(Stored data)

"""

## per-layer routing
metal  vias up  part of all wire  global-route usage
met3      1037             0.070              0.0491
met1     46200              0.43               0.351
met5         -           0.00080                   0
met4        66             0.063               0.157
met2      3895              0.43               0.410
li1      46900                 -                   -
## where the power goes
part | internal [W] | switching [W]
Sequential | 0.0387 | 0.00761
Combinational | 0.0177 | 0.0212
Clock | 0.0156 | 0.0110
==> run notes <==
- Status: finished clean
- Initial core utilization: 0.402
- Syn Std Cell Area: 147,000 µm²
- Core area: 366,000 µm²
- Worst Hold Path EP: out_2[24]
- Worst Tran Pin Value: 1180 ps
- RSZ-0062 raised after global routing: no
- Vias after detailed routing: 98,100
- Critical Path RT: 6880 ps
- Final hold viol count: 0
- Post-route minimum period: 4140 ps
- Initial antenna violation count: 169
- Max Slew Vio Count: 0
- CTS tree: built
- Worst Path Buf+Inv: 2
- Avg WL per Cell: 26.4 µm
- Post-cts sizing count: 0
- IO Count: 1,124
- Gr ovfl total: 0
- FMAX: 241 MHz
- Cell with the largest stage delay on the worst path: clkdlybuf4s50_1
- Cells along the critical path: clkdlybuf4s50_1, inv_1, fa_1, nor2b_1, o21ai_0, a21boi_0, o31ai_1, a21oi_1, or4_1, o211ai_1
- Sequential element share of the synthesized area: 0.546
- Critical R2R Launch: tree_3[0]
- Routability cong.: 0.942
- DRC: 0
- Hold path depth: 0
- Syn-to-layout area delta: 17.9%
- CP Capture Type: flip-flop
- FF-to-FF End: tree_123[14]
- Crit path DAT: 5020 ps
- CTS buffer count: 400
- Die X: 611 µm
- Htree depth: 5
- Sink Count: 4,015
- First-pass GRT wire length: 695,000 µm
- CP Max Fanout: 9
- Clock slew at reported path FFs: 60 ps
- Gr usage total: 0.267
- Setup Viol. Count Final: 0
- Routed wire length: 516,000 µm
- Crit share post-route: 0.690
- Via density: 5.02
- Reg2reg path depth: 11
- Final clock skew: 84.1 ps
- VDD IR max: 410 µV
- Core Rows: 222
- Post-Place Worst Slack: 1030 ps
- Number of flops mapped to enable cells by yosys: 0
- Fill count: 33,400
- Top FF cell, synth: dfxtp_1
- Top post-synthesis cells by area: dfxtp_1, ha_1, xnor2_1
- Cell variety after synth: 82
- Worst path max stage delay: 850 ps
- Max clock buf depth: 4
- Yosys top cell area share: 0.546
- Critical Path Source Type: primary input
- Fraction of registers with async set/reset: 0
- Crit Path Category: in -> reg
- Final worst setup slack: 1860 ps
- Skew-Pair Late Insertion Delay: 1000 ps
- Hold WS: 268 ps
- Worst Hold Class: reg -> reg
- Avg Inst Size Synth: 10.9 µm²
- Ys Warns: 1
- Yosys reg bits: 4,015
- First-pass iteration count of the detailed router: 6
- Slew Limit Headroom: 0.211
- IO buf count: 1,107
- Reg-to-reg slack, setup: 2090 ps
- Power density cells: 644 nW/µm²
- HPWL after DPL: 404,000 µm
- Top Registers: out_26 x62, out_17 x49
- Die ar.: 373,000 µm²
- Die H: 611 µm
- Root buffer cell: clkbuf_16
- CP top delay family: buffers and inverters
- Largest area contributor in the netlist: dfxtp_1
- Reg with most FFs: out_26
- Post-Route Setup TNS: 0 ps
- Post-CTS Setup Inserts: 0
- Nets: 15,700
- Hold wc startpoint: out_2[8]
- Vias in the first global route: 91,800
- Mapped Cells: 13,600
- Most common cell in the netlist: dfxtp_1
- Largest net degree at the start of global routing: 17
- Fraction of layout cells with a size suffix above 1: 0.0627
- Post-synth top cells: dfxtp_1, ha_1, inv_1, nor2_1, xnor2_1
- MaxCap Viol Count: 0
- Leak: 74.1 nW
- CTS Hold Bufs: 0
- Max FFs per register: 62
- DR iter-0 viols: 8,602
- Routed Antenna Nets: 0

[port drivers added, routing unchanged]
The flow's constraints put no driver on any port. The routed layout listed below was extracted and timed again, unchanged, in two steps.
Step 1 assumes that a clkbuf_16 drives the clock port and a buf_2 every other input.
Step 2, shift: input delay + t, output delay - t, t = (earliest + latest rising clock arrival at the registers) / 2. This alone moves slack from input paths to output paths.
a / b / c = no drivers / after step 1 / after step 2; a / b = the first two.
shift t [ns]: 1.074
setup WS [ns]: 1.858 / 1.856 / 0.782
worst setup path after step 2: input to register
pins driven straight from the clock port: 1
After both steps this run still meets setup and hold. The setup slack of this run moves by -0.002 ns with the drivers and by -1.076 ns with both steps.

"""

(Task): Your task is to restate, word for word, only those lines above that fall between the line holding "- Gr ovfl total: 0" and the line holding "- Syn-to-layout area delta: 17.9%", inclusive.

(Reply to the exercise):
- Gr ovfl total: 0
- FMAX: 241 MHz
- Cell with the largest stage delay on the worst path: clkdlybuf4s50_1
- Cells along the critical path: clkdlybuf4s50_1, inv_1, fa_1, nor2b_1, o21ai_0, a21boi_0, o31ai_1, a21oi_1, or4_1, o211ai_1
- Sequential element share of the synthesized area: 0.546
- Critical R2R Launch: tree_3[0]
- Routability cong.: 0.942
- DRC: 0
- Hold path depth: 0
- Syn-to-layout area delta: 17.9%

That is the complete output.